Il terzo e quarto scenario sono quelli più temuti dagli Usa e dall’Europa, perché sono i meno controllabili. Sappiamo che una fetta degli apparati di Kiev si muove in autonomia. L’attacco nella regione di Belgorod che ha visto l’apporto di frange neo naziste russe della galassia anti Putin ne è un esempio. Una vicinanza che preoccupa Washington e che dovrebbe allarmare anche Bruxelles. Come hanno rilevato gli 007 americani anche i tentativi di attaccare direttamente il Cremlino di inizio maggio sono stati compiuti da operativi ucraini. Forze che forse si sono mosse senza l’ok di Zelensky, con quest’ultimo che probabilmente non era stato informato.

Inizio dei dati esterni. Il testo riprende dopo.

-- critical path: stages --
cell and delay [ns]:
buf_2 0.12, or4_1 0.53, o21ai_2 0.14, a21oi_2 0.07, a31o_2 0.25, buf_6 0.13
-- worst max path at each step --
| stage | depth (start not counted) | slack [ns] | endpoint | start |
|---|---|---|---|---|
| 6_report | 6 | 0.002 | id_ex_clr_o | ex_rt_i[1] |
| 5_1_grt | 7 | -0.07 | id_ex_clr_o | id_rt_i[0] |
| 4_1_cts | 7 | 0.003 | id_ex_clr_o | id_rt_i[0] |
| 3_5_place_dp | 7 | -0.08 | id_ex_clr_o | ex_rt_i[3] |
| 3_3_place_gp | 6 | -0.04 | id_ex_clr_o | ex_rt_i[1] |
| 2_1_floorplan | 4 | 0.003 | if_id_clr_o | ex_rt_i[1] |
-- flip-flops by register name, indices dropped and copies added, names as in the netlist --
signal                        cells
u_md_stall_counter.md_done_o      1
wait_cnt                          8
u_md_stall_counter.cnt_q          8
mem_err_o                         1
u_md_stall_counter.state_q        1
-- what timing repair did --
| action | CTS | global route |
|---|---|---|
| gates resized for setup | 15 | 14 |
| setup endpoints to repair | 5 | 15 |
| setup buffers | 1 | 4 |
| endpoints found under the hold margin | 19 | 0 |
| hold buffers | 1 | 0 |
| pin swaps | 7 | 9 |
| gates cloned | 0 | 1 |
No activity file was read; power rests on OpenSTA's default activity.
$ cat src/rtl/kbd_keystate.sv
// Keyboard key-state tracker: per-key debounce, 8x8 active-low matrix view
// for the column scanner, and a press/release event FIFO for the host side.
//
// Ports:
//   clk, reset        system clock, synchronous active-high reset
//   kbd_scancode[6:0] key index of the current sample (0..79 valid)
//   kbd_keypress      sample value, 1 = key down
//   kbd_strobe        1-cycle pulse qualifying scancode/keypress
//   col_sel[2:0]      matrix column selected by the scanner
//   row_n[7:0]        registered rows of the selected column, 0 = down
//   ev_valid          event FIFO head valid
//   ev_scancode[6:0]  head event key index
//   ev_press          head event: 1 = press, 0 = release
//   ev_ready          pops the head when ev_valid is high
//   ev_overflow       sticky flag: an event was dropped
//   ev_ovf_clr        clears ev_overflow
module kbd_keystate #(
  parameter int DEBOUNCE   = 2,
  parameter int FIFO_DEPTH = 8
) (
  input  logic       clk,
  input  logic       reset,
  input  logic [6:0] kbd_scancode,
  input  logic       kbd_keypress,
  input  logic       kbd_strobe,
  input  logic [2:0] col_sel,
  output logic [7:0] row_n,
  output logic       ev_valid,
  output logic [6:0] ev_scancode,
  output logic       ev_press,
  input  logic       ev_ready,
  output logic       ev_overflow,
  input  logic       ev_ovf_clr
);

  localparam int          NKEYS = 80;
  localparam int          AW    = $clog2(FIFO_DEPTH);
  localparam logic [2:0]  DB    = 3'(DEBOUNCE);
  localparam logic [AW:0] FULL  = (AW+1)'(FIFO_DEPTH);

  logic [NKEYS-1:0] r_state;
  logic [2:0]       r_cnt [NKEYS];

  logic [7:0]       r_mem [FIFO_DEPTH];
  logic [AW-1:0]    r_wr;
  logic [AW-1:0]    r_rd;
  logic [AW:0]      r_count;
  logic             r_ovf;
  logic [7:0]       r_row_n;

  logic       w_kvalid;
  logic [6:0] w_idx;
  logic       w_diff;
  logic [2:0] w_inc;
  logic       w_flip;
  logic       w_pop;
  logic       w_full;
  logic       w_push;
  logic [7:0] w_row;

  // Out-of-range scancodes are steered to key 0 but never written back.
  assign w_kvalid = kbd_strobe && (kbd_scancode < 7'(NKEYS));
  assign w_idx    = w_kvalid ? kbd_scancode : 7'd0;
  assign w_diff   = kbd_keypress != r_state[w_idx];
  assign w_inc    = r_cnt[w_idx] + 3'd1;
  assign w_flip   = w_kvalid && w_diff && (w_inc == DB);

  assign ev_valid = r_count != '0;
  assign w_full   = r_count == FULL;
  assign w_pop    = ev_valid && ev_ready;
  // A full FIFO still accepts a push when the head leaves the same cycle.
  assign w_push   = w_flip && (!w_full || w_pop);

  always_ff @(posedge clk) begin
    if (reset) begin
      r_state <= '0;
      for (int i = 0; i < NKEYS; i++)
        r_cnt[i] <= 3'd0;
    end else if (w_kvalid) begin
      if (!w_diff || w_flip)
        r_cnt[w_idx] <= 3'd0;
      else
        r_cnt[w_idx] <= w_inc;
      if (w_flip)
        r_state[w_idx] <= kbd_keypress;
    end
  end

  always_ff @(posedge clk) begin
    if (w_push)
      r_mem[r_wr] <= {w_idx, kbd_keypress};
  end

  always_ff @(posedge clk) begin
    if (reset) begin
      r_wr    <= '0;
      r_rd    <= '0;
      r_count <= '0;
    end else begin
      if (w_push)
        r_wr <= r_wr + 1'b1;
      if (w_pop)
        r_rd <= r_rd + 1'b1;
      unique case ({w_push, w_pop})
        2'b10:   r_count <= r_count + 1'b1;
        2'b01:   r_count <= r_count - 1'b1;
        default: r_count <= r_count;
      endcase
    end
  end

  // A drop in the same cycle as a clear leaves the flag set.
  always_ff @(posedge clk) begin
    if (reset)
      r_ovf <= 1'b0;
    else if (w_flip && !w_push)
      r_ovf <= 1'b1;
    else if (ev_ovf_clr)
      r_ovf <= 1'b0;
  end

  always_comb begin
    w_row = '1;
    for (int r = 0; r < 8; r++)
      w_row[r] = ~r_state[{1'b0, col_sel, 3'(r)}];
  end

  always_ff @(posedge clk) begin
    if (reset)
      r_row_n <= 8'hFF;
    else
      r_row_n <= w_row;
  end

  assign row_n       = r_row_n;
  assign ev_overflow = r_ovf;
  assign ev_scancode = ev_valid ? r_mem[r_rd][7:1] : 7'd0;
  assign ev_press    = ev_valid ? r_mem[r_rd][0]   : 1'b0;

endmodule

$ cat config.mk
export PLATFORM = sky130hd
export DESIGN_NAME = kbd_keystate
export DESIGN_NICKNAME = d
export VERILOG_FILES = /design/src/rtl/kbd_keystate.sv
export SDC_FILE = /design/constraint.sdc
export NUM_CORES = 1
export LEC_CHECK = 0
export CORE_MARGIN = 8
export CORE_UTILIZATION = 45
export CTS_BUF_LIST = sky130_fd_sc_hd__clkbuf_8
export CTS_CLUSTER_SIZE = 24
export DETAILED_ROUTE_END_ITERATION = 6
export SYNTH_ARGS = -nofsm -noshare
export SYNTH_HDL_FRONTEND = slang
export SYNTH_SLANG_ARGS = --single-unit
$ cat constraint.sdc
create_clock -name clk -period 11 [get_ports clk]
set_clock_uncertainty 0.15 [all_clocks]
set_input_delay 2.2 -clock clk [delete_from_list [all_inputs] [get_ports clk]]
set_output_delay 2.2 -clock clk [all_outputs]
set_load 0.02 [all_outputs]
==> impl_metrics.ini <==
[yosys]
synth_xor_area_share_pct = 0.264
ys_seq_area_share_pct = 58.5
synth_mux_area_share_pct = 11.0
ys.flop_type = edfxtp_1
ys_async_sr_fraction_pct = 0
synth_cell_types = 73
synth_top_family_by_area = simple AND/OR/NAND/NOR gates
synth_fa_ha_area_share_pct = 0.477
ys.warnings.count = 0
synth_compound_area_share_pct = 8.73
synth_seq_cells = 422
synthesis.instances = 1796
postSynthAreaPerCell_sq_um = 11.1
yosys.area_share.simple_pct = 16.9
synth_edf_count = 320
syn_area_sq_mm = 0.0199

[setup_path]
critical_path_class = input port to flip-flop
crit_arrival_ns = 9.13
start_kind = input port
path_max_fanout = 41
rrSetupSlack_ns = 5.43
crit_required_ns = 11.34
cp-end-kind = flip-flop

[timing]
worst_pin_slew_ns = 1.19
hold_ws_ns = 0.324
tns_ns = 0
slew_viol_final = 0
worst_slew_margin_rel_pct = 20.5
finalHoldViolCount = 0
setup_viol = 0
period_minus_slack_ns = 8.79
setup_ws_ns = 2.21
max_freq_mhz = 114
rsz0062_at_grt = false
finalCritPeriodShare_pct = 79.9

[route]
wl_per_cell_um = 24.8
routed_wl_um = 61100
drc = 0
firstDrtPassIters = 6
ant_nets = 0
avgViaCountPerCell = 6.07
first_iter_violations = 1715
num_vias = 14900

[clock_network]
postCtsSetupBuffers = 0
ctsRootBufferMaster = clkbuf_8
cts_buffer_depth = 3
worstSkewPairLatency_ns = 0.66
cts_resized = 0
numCtsBuffers = 74
h-tree-depth = 3
hold_buffers = 0
cts_tree = built
clk_pin_slew_ns = 0.06
clkSinkCount = 422

[cells_and_area]
nNetsFinal = 1841
syn_to_final_growth_pct = 10.5
post-route-util_pct = 50.1
final-instance-count-excl-fill = 2461
fill_cells = 4030
antenna_cells = 0
drive_above_1_share_pct = 13.0
final_area_sq_mm = 0.0220

[grt]
grt_pass1_wl_um = 91900
grt_remaining_overflow = 0
grt_max_degree = 76
grt_pass1_vias = 14600
antenna_found_initial = 0
track_usage_pct = 23.8

[die]
core-area_sq_mm = 0.0439
rows = 77
die_x_um = 226
start_util_pct = 45.4
dieArea_sq_mm = 0.0513
boundaryPins = 34
die_h_um = 226

[power]
p_leak_nw = 7.83
ir_worst_vdd_uv = 129
powerDensity_mw_per_mm2 = 159
total_power_mw = 3.49

[outcome]
outcome = finished clean

[placement]
place_ws_ns = 1.84
dpl.hpwl_um = 39200
numPortBuffers = 33
dpl.cell_count = 2334
place.gp.congestion = 0.937
place_area_sq_mm = 0.0208

[job]
max-cap-violations = 0

[hold_path]
hp-class = flip-flop to flip-flop
[layout by cell type, fill, tap and decap left out, types with 11 or more instances in the layout]
cell and instances:
nor2_1 286, nand3_1 74, clkdlybuf4s50_1 30, a31o_2 11, buf_4 52, a31oi_1 11, clkinv_1 13, o22ai_1 33
nor2b_1 11, nand4_1 26, mux4_2 40, conb_1 16, o21ai_0 27, mux2_2 25, nand2_1 286, dfxtp_1 102
clkbuf_8 76, o31ai_1 14, a22oi_1 24, inv_1 46, nor3_1 18, edfxtp_1 320, mux2i_1 100, a21oi_1 41
[final cells by class]
class / instances / area, sq um / area share, %
Clock buffer: 76 / 1050 / 4.75
Clock inverter: 51 / 206 / 0.938
Inverter: 17 / 66.3 / 0.301
Multi-Input combinational cell: 1220 / 7610 / 34.6
Sequential cell: 422 / 11700 / 52.9
Tap cell: 592 / 741 / 3.36
Timing Repair Buffer: 83 / 696 / 3.16
[flip-flops by register name (all words and copies together) (netlist names), named ones only]
signal / count
r_cnt: 256
r_state: 80
r_mem: 64
row_n: 8
r_count: 4
r_rd: 3
r_wr: 3
ev_overflow: 1
[synth_stat cells, types with 6 or more instances]
library cell	n	share of area (%)
buf_2	43	1.1
and2_1	7	0.22
a31oi_1	11	0.35
a21o_1	6	0.23
mux2i_1	100	5.0
nand2_1	288	5.4
nor2b_1	12	0.38
clkbuf_1	81	1.5
a222oi_1	6	0.30
o221ai_1	6	0.26
o31ai_1	14	0.53
a31o_2	11	0.48
a22o_1	7	0.31
nor4_1	11	0.35
nand4_1	26	0.82
buf_6	15	0.85
and3_1	10	0.31
a32oi_1	6	0.26
nor3_1	23	0.58
buf_4	8	0.30
ha_1	6	0.38
mux2_2	25	1.4
nor2_1	294	5.5
nand3_1	74	1.9
a21oi_1	41	1.0
dfxtp_1	102	10
a22oi_1	24	0.90
inv_1	14	0.26
edfxtp_1	320	48
o21ai_0	27	0.68
nor4b_1	8	0.35
mux4_2	40	4.5
o22ai_1	33	1.0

Il blitz con due droni avvenuto contro il Cremlino all’inizio di maggio

Le variabili impazzite a Kiev

Elementi che compongono un mosaico inquietante: l’Europa non ha abbastanza strumenti per controllare quello che succede in Ucraina e poco oltre i suoi confini. Ma soprattutto non ha modelli per prevederlo. C’è un piano in caso di colpo di Stato contro Zelensky? C’è un piano nel caso in cui le operazioni in territorio russo superino la linea rossa e facciano allargare il conflitto? Non lo sappiamo. E forse nessuno lo sa per davvero a Bruxelles.

L’ultimo punto, la prolungata occupazione russa, si unisce ai continui segnali che arrivano dal Pentagono. L’ultimo in ordine di tempo dal solito capo di stato maggiore della Difesa Usa, Mark Milley: “Questa guerra non verrà vinta dalla Russia. Eppure”, ha aggiunto”, “la presenza di centinaia di migliaia di soldati russi in territorio ucraino rendono improbabile “bel breve termine” una riconquista di tutto il territorio da parte di Kiev”. Una sentenza su chi sperava di vedere segnali di pace già nel 2023.

Un pantano che durerà mesi, forse anni. “I combattimenti continueranno, anche in modo sanguinoso”. Un’incertezza che continua a non avere una soluzione. Come ha notato in un editoriale il politico americano Joseph M. Siracusa, negli anni 60 e 70 c’era una verità diffusa tra analisti e politici: gli Usa non sarebbero mai stati in grado di vincere la guerra del Vietnam. Ma nonostante questo il conflitto si portasse per oltre un decennio. Analogamente oggi lo scenario della “impossibilità della vittoria” rimane il più plausibile.

Due elicotteri Bell UH-1D nel Vietnam del Sud (estate 1966)

La trappola europea

L’Europa rischia di finire in un Vietnam che continuerà a dragarle forze (economiche e militari) senza però arrivare mai a conclusione. L’industria bellica, a pieno regime per recuperare anni di dismissioni (vedi gli eserciti di Francia e soprattutto Germania) di fatto ha colmato i limiti di Kiev e impedito al governo di Zelensky di crollare, ma non è in grado di fornire il supporto decisivo alla sconfitta russa. Sconfitta che fra l’altro sarebbe a sua volta difficile da gestire. Si è infatti creato un amaro paradosso per cui la soluzione di una guerra, a favore di Kiev, potrebbe essere l’inizio di un nuovo pericoloso problema ancora più a Est con una Russia sconfitta ma rabbiosa.

Nel frattempo l’economia europea rimane in sofferenza. Niall Ferguson, editorialista di Bloomberg ha paragonato l’attuale situazione ai caotici anni 70: Guerra fredda pericolosa (il braccio di ferro tra Usa e Cina) e inflazione che rende nervosi i mercati. In mezzo un rebus energetico che porta con sé incognite e altre tensioni. L’Europa guarda ad altri fornitori non senza problemi, come insegna, giusto per fare un esempio, la partita per il gas nel Mediterraneo Orientale che rischia di infiammare le tese relazioni tra Turchia e Grecia.

La palude, nei fatti, rischia di rendere l’Europa un vaso di coccio tra i vasi di ferro Cina e Stati Uniti. Azzoppata da una guerra alle sue porte che non sembra avere soluzione, limitata sul piano energetico e industriale e percorsa da tensioni sul piano sociale con lo spettro di un nuova recessione.